[RECORDS FOR THE EXERCISE]

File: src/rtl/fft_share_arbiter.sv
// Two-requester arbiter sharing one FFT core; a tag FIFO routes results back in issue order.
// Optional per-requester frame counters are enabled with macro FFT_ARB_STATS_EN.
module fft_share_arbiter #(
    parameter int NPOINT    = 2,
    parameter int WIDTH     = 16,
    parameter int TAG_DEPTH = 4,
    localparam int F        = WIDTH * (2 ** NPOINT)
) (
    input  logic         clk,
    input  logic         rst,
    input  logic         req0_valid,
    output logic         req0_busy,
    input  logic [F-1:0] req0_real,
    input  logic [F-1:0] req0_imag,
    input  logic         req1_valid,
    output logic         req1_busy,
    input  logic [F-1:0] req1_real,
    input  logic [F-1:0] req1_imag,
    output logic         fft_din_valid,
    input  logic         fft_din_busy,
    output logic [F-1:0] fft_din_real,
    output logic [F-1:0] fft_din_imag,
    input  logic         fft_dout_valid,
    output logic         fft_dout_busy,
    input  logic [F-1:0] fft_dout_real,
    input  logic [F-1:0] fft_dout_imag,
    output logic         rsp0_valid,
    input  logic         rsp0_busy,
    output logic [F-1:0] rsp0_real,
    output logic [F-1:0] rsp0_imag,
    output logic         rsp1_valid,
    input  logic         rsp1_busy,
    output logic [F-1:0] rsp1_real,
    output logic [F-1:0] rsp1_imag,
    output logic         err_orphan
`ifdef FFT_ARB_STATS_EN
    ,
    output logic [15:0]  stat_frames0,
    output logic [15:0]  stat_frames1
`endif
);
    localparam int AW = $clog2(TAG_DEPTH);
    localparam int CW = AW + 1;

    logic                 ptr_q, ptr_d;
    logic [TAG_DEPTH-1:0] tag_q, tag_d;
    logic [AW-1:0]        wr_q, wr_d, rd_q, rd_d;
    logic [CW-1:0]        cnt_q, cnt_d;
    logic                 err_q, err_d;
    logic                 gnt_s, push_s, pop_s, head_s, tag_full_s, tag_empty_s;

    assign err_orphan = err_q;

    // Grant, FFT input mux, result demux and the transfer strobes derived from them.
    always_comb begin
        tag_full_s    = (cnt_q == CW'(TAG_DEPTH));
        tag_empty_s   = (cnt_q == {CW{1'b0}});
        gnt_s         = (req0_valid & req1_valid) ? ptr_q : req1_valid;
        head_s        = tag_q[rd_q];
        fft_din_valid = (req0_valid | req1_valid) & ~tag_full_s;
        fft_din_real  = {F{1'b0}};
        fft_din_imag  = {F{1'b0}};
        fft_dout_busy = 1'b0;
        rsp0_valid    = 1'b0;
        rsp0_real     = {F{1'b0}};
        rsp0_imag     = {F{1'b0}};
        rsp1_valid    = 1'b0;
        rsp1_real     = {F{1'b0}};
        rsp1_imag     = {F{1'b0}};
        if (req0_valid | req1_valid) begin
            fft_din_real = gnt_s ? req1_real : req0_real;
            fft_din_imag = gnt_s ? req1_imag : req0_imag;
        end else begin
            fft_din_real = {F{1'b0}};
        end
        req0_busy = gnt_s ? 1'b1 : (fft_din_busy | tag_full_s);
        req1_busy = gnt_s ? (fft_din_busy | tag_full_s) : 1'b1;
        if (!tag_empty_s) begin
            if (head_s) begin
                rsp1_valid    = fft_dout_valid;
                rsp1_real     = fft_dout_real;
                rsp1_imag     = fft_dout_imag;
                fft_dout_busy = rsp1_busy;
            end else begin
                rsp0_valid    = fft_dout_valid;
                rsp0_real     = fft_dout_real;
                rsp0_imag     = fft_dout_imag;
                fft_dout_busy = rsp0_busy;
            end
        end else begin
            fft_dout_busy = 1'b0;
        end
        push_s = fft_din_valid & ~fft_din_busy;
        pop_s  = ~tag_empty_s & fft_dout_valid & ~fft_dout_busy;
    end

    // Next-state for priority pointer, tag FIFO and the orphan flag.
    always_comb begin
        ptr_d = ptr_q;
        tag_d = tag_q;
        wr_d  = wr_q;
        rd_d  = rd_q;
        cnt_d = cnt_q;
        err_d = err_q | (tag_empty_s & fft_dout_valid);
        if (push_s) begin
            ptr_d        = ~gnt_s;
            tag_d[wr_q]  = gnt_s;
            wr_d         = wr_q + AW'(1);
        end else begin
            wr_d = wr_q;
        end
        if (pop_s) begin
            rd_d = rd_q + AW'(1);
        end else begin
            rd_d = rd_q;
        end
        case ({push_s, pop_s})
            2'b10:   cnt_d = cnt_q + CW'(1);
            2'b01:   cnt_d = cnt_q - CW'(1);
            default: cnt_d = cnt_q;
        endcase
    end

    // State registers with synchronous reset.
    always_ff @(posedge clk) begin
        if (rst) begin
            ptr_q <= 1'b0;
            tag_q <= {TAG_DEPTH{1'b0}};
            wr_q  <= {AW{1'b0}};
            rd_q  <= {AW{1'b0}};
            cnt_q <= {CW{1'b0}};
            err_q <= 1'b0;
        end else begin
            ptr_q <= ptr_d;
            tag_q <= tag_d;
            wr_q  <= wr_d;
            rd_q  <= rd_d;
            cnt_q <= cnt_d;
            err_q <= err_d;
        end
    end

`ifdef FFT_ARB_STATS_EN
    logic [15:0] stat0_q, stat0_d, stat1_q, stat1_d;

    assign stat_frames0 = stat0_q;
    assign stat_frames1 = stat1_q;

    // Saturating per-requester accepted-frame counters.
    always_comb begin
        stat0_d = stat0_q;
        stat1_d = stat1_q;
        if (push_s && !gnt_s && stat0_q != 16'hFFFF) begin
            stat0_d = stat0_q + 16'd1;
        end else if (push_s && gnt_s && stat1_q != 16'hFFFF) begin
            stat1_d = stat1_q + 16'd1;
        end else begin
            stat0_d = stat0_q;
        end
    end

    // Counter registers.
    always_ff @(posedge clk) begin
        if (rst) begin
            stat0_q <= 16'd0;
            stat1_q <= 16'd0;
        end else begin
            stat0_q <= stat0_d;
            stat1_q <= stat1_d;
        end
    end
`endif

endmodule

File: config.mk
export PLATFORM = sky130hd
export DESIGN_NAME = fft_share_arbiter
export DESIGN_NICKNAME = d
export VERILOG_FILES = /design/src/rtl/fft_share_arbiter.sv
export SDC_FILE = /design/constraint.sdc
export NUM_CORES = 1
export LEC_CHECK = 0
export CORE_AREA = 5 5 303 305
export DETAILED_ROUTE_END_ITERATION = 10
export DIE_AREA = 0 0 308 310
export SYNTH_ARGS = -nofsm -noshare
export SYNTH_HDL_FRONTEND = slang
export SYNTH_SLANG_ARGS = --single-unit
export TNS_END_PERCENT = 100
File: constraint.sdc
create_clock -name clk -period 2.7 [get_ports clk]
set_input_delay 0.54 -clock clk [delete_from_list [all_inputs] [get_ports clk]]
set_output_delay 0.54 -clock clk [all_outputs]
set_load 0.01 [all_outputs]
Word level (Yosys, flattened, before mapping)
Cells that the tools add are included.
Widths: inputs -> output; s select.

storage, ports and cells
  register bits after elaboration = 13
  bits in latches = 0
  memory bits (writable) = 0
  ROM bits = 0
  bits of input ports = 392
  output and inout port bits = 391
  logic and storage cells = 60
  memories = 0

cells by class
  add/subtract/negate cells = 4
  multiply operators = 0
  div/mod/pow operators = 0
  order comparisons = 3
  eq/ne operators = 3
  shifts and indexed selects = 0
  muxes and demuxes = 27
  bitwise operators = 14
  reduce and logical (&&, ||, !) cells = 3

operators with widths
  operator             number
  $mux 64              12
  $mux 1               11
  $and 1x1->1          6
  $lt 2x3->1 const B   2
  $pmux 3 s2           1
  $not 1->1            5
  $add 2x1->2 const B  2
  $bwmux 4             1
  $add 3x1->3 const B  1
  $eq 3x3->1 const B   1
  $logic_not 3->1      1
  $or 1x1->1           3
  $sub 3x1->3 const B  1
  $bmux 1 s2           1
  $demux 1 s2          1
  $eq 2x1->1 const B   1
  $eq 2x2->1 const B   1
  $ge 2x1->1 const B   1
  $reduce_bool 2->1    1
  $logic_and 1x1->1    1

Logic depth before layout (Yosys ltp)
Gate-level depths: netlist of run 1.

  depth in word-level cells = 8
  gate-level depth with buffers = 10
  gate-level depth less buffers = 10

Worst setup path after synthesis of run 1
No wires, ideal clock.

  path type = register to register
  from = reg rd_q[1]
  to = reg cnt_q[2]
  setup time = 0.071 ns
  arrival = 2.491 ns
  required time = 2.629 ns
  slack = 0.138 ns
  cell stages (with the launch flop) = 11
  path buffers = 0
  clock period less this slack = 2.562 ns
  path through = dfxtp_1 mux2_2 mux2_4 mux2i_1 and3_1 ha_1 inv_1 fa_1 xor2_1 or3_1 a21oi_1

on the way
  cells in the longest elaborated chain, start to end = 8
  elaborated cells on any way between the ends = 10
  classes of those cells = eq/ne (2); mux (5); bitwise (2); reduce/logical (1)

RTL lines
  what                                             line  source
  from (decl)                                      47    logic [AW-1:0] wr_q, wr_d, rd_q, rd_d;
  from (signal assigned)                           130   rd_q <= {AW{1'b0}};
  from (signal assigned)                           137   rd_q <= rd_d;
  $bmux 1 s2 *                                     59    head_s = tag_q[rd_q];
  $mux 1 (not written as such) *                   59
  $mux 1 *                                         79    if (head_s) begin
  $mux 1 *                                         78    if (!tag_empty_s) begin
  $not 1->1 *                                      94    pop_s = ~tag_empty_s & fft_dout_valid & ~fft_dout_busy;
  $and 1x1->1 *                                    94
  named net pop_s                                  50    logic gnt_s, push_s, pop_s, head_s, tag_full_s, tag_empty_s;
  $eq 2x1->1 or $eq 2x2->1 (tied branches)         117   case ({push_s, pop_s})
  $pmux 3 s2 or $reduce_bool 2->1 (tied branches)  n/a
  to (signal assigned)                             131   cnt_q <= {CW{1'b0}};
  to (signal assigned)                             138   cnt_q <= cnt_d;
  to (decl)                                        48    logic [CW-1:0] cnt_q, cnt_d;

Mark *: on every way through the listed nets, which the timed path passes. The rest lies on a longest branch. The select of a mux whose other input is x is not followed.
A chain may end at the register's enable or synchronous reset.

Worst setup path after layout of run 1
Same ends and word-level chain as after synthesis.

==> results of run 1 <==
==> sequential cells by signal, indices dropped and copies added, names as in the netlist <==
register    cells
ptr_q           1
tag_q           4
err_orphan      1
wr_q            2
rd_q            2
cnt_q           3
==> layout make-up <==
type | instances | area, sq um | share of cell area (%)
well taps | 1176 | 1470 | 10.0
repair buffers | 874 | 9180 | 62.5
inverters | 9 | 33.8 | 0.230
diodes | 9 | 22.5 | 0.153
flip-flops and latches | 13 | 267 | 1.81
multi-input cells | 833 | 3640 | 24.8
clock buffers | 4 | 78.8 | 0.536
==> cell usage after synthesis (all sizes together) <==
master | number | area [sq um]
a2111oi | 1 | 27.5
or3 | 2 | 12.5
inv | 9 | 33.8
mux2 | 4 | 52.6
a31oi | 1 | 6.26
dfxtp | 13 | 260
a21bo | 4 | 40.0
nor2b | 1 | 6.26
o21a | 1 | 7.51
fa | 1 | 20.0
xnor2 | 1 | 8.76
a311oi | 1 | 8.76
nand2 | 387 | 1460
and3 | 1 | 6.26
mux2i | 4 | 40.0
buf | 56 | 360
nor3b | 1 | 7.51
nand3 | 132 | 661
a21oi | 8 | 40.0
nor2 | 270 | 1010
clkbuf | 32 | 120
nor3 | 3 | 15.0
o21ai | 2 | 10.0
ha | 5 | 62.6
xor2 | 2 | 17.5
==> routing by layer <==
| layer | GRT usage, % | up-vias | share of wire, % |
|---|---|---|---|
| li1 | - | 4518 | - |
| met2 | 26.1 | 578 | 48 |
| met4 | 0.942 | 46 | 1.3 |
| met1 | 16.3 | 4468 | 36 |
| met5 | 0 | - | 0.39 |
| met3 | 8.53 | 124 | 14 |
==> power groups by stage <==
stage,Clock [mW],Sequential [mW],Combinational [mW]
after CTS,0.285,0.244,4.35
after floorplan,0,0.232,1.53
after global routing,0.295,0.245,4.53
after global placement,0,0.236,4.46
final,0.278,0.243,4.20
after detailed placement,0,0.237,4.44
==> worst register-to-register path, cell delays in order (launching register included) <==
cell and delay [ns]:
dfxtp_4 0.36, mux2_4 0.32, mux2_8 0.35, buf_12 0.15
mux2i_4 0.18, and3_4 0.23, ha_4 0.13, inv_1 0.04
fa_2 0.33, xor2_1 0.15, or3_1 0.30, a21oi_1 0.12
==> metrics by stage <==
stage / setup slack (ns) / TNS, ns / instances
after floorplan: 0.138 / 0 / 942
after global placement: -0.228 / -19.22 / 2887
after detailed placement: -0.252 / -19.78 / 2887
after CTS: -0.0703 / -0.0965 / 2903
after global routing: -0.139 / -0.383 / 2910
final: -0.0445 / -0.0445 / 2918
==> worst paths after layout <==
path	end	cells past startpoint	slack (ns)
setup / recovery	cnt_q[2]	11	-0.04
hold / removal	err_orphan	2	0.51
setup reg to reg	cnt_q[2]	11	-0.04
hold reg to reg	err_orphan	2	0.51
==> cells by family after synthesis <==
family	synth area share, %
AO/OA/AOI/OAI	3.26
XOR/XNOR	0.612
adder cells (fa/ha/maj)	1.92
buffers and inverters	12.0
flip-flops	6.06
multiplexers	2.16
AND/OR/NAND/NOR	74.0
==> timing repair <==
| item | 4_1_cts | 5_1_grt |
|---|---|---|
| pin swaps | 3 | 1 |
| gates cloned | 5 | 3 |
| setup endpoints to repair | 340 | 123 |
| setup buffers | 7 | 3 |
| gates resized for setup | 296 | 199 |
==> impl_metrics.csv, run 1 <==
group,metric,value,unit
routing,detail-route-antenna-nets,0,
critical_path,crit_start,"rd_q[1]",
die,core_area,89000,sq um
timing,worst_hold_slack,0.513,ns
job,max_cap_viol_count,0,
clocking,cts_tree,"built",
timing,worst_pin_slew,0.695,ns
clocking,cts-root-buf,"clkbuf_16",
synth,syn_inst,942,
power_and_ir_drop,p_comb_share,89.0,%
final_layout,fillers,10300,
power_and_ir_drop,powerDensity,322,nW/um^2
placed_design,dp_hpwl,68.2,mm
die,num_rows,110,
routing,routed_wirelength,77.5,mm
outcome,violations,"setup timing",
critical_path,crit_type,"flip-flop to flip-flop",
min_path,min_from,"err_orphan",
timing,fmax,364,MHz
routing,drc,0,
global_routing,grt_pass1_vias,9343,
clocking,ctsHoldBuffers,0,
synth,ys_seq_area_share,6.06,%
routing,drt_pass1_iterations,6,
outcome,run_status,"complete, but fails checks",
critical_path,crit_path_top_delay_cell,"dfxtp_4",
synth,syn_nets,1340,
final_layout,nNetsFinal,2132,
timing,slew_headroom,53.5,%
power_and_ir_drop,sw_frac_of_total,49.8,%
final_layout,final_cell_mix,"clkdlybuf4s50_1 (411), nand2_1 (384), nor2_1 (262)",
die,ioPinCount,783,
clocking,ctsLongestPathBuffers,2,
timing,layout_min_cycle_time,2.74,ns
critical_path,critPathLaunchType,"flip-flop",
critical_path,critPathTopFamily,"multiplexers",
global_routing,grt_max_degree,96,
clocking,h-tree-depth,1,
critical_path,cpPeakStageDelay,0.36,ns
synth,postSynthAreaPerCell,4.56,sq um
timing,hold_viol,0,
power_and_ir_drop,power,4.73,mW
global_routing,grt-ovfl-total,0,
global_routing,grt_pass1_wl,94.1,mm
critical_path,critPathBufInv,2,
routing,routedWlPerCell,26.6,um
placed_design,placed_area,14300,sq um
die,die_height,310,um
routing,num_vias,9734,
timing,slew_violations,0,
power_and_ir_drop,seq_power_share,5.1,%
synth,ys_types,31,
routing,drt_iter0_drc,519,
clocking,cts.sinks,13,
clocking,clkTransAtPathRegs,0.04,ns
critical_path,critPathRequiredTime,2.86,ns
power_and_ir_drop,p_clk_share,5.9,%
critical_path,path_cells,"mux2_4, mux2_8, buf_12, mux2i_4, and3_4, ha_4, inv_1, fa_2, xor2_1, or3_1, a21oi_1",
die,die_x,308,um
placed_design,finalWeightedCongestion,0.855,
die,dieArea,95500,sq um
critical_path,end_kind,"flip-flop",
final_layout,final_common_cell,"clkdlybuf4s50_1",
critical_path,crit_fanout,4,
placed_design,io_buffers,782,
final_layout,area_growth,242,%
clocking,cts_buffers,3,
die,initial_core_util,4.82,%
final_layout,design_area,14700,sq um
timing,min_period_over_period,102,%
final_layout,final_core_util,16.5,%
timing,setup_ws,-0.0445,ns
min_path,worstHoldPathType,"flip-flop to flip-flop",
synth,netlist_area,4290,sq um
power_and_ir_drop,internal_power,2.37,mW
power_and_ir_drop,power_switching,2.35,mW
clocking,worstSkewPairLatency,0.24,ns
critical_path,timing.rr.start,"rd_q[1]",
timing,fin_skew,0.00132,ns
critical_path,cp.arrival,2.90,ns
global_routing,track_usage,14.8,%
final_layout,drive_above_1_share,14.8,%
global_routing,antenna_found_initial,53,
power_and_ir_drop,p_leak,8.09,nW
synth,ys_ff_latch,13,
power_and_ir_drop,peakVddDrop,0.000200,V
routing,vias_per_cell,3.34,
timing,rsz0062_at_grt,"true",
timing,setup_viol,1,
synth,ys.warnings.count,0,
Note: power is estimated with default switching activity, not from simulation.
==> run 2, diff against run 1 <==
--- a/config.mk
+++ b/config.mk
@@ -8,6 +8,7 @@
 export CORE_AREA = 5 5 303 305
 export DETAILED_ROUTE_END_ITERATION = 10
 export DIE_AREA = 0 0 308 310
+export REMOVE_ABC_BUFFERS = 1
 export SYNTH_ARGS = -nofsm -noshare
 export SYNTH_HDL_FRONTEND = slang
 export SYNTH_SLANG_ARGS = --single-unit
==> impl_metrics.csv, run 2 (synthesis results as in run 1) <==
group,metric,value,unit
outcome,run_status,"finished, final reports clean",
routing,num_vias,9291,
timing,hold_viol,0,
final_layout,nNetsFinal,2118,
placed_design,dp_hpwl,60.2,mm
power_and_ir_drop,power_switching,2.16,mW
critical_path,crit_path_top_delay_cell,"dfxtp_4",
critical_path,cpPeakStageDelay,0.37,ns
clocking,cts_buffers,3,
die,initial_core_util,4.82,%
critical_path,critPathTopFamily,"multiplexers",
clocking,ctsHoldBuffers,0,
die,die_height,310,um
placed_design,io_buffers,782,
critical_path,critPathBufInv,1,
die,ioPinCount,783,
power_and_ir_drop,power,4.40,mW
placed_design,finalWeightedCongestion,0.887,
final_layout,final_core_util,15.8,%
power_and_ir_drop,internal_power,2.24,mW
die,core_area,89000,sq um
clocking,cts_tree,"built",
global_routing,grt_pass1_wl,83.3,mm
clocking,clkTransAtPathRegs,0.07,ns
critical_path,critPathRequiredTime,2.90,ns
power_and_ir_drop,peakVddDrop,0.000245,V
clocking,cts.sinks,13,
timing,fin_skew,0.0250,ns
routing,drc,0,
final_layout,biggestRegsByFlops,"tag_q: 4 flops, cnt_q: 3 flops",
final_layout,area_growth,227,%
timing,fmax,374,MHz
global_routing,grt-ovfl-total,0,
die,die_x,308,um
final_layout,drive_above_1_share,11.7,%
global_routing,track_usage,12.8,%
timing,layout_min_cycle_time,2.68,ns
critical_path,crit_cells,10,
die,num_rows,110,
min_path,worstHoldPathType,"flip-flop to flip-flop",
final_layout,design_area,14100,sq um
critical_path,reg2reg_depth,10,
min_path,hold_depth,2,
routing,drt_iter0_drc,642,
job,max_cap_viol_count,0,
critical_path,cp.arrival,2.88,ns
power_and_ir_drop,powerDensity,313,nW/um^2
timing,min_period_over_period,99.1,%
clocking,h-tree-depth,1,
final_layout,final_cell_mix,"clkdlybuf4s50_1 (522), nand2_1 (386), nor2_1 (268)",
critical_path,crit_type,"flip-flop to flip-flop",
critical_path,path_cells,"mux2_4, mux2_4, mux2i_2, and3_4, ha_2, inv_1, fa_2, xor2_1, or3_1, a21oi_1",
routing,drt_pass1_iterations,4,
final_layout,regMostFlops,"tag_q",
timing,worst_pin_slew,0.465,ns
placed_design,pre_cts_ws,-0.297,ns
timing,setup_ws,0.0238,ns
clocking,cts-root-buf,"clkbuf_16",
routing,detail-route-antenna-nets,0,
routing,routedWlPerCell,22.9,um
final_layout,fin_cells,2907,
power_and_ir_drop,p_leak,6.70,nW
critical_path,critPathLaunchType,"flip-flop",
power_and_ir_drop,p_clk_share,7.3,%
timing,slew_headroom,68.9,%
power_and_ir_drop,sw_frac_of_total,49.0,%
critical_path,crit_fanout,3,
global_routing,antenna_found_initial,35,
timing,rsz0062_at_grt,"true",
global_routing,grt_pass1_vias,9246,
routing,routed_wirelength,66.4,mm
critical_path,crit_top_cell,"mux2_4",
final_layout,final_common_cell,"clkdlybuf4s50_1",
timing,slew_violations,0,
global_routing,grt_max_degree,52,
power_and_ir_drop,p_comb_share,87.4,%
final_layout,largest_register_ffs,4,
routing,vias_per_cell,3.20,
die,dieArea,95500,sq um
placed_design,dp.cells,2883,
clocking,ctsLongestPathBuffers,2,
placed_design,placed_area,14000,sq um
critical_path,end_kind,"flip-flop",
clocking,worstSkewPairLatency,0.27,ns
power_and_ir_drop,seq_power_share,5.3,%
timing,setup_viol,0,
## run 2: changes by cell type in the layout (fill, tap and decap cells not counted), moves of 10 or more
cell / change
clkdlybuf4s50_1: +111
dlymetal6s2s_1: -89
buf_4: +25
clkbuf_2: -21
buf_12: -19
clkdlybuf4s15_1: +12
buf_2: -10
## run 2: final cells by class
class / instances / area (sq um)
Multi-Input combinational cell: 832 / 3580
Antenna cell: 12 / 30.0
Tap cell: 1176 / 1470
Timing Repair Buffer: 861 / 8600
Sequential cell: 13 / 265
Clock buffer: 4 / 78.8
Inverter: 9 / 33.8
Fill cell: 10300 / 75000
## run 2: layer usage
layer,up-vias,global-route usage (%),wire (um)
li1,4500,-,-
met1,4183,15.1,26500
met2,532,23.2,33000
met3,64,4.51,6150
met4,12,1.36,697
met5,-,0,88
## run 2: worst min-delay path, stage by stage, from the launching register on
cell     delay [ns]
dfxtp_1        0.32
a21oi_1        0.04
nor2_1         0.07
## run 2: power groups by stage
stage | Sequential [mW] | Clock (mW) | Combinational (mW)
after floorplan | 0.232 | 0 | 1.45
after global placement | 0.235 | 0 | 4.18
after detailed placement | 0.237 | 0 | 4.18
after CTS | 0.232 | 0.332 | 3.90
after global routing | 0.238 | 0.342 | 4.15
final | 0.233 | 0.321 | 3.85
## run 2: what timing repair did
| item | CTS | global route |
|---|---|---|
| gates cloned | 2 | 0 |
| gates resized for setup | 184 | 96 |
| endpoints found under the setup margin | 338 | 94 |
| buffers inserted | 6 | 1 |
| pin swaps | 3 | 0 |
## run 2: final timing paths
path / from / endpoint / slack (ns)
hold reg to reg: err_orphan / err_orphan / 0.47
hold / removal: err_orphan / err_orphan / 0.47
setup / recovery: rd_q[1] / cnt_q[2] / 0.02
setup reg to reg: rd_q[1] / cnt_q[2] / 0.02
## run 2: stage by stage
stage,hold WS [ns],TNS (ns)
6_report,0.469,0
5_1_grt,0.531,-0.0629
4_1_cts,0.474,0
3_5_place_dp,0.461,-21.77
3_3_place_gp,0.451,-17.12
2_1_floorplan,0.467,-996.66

[/RECORDS FOR THE EXERCISE]
[RECORDS FOR THE EXERCISE]

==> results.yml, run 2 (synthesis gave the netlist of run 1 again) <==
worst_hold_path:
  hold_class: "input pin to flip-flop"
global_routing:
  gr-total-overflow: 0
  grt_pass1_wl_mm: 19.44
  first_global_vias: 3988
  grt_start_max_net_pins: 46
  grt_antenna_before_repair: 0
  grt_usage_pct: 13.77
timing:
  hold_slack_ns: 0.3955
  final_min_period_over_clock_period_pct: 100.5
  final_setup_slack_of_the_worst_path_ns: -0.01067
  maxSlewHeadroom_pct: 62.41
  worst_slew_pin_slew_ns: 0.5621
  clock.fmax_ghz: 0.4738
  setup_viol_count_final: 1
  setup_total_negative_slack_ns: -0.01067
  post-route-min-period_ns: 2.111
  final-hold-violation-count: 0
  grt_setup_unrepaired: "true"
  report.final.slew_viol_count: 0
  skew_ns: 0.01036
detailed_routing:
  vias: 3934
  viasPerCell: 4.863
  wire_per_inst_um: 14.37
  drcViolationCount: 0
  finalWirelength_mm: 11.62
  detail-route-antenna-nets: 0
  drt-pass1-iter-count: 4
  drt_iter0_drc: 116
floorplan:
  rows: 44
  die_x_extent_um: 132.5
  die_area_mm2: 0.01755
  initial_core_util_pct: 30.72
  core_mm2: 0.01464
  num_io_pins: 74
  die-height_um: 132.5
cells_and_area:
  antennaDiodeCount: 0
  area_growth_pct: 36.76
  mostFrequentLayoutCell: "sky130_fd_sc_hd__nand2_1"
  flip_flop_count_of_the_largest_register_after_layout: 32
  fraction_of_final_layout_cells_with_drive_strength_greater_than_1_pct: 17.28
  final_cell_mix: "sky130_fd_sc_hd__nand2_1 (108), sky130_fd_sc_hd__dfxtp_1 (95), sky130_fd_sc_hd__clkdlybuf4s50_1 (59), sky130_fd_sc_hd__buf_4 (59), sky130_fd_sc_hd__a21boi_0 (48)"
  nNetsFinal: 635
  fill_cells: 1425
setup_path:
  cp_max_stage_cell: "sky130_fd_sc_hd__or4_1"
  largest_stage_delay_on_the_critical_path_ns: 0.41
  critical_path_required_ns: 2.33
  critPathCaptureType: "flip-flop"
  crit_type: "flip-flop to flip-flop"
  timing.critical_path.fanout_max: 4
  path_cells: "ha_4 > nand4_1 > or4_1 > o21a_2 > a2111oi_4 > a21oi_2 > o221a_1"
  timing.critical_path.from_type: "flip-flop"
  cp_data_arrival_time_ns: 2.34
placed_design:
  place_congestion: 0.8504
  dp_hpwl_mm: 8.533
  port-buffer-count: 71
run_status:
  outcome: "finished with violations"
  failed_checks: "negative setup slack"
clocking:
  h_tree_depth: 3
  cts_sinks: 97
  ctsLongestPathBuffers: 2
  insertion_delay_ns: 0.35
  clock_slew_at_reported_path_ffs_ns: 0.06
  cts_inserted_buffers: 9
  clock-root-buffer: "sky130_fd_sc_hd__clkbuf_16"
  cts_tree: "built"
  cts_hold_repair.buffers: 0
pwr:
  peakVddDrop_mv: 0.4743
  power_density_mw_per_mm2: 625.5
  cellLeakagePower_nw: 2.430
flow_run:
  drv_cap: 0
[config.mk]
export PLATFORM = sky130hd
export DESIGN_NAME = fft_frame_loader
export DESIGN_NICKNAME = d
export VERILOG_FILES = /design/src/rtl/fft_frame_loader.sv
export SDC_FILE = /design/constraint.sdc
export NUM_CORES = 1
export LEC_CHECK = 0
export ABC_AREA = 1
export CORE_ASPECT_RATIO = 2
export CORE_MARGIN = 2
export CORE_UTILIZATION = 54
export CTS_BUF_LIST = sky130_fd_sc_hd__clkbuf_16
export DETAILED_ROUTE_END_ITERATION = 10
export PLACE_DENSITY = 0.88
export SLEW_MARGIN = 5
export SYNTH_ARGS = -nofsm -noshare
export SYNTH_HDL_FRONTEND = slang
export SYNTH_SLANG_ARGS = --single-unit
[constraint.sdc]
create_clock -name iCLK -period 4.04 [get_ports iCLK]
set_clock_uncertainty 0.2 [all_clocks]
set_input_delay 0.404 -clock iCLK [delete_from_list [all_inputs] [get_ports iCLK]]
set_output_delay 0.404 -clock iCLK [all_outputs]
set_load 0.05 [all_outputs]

[/RECORDS FOR THE EXERCISE]

Set down, exactly as they appear above, all lines from the one that has "results.yml, run 2" down to the one that has "fill_cells: 1425", including those two and no others.

→ **TASK ANSWER**
==> results.yml, run 2 (synthesis gave the netlist of run 1 again) <==
worst_hold_path:
  hold_class: "input pin to flip-flop"
global_routing:
  gr-total-overflow: 0
  grt_pass1_wl_mm: 19.44
  first_global_vias: 3988
  grt_start_max_net_pins: 46
  grt_antenna_before_repair: 0
  grt_usage_pct: 13.77
timing:
  hold_slack_ns: 0.3955
  final_min_period_over_clock_period_pct: 100.5
  final_setup_slack_of_the_worst_path_ns: -0.01067
  maxSlewHeadroom_pct: 62.41
  worst_slew_pin_slew_ns: 0.5621
  clock.fmax_ghz: 0.4738
  setup_viol_count_final: 1
  setup_total_negative_slack_ns: -0.01067
  post-route-min-period_ns: 2.111
  final-hold-violation-count: 0
  grt_setup_unrepaired: "true"
  report.final.slew_viol_count: 0
  skew_ns: 0.01036
detailed_routing:
  vias: 3934
  viasPerCell: 4.863
  wire_per_inst_um: 14.37
  drcViolationCount: 0
  finalWirelength_mm: 11.62
  detail-route-antenna-nets: 0
  drt-pass1-iter-count: 4
  drt_iter0_drc: 116
floorplan:
  rows: 44
  die_x_extent_um: 132.5
  die_area_mm2: 0.01755
  initial_core_util_pct: 30.72
  core_mm2: 0.01464
  num_io_pins: 74
  die-height_um: 132.5
cells_and_area:
  antennaDiodeCount: 0
  area_growth_pct: 36.76
  mostFrequentLayoutCell: "sky130_fd_sc_hd__nand2_1"
  flip_flop_count_of_the_largest_register_after_layout: 32
  fraction_of_final_layout_cells_with_drive_strength_greater_than_1_pct: 17.28
  final_cell_mix: "sky130_fd_sc_hd__nand2_1 (108), sky130_fd_sc_hd__dfxtp_1 (95), sky130_fd_sc_hd__clkdlybuf4s50_1 (59), sky130_fd_sc_hd__buf_4 (59), sky130_fd_sc_hd__a21boi_0 (48)"
  nNetsFinal: 635
  fill_cells: 1425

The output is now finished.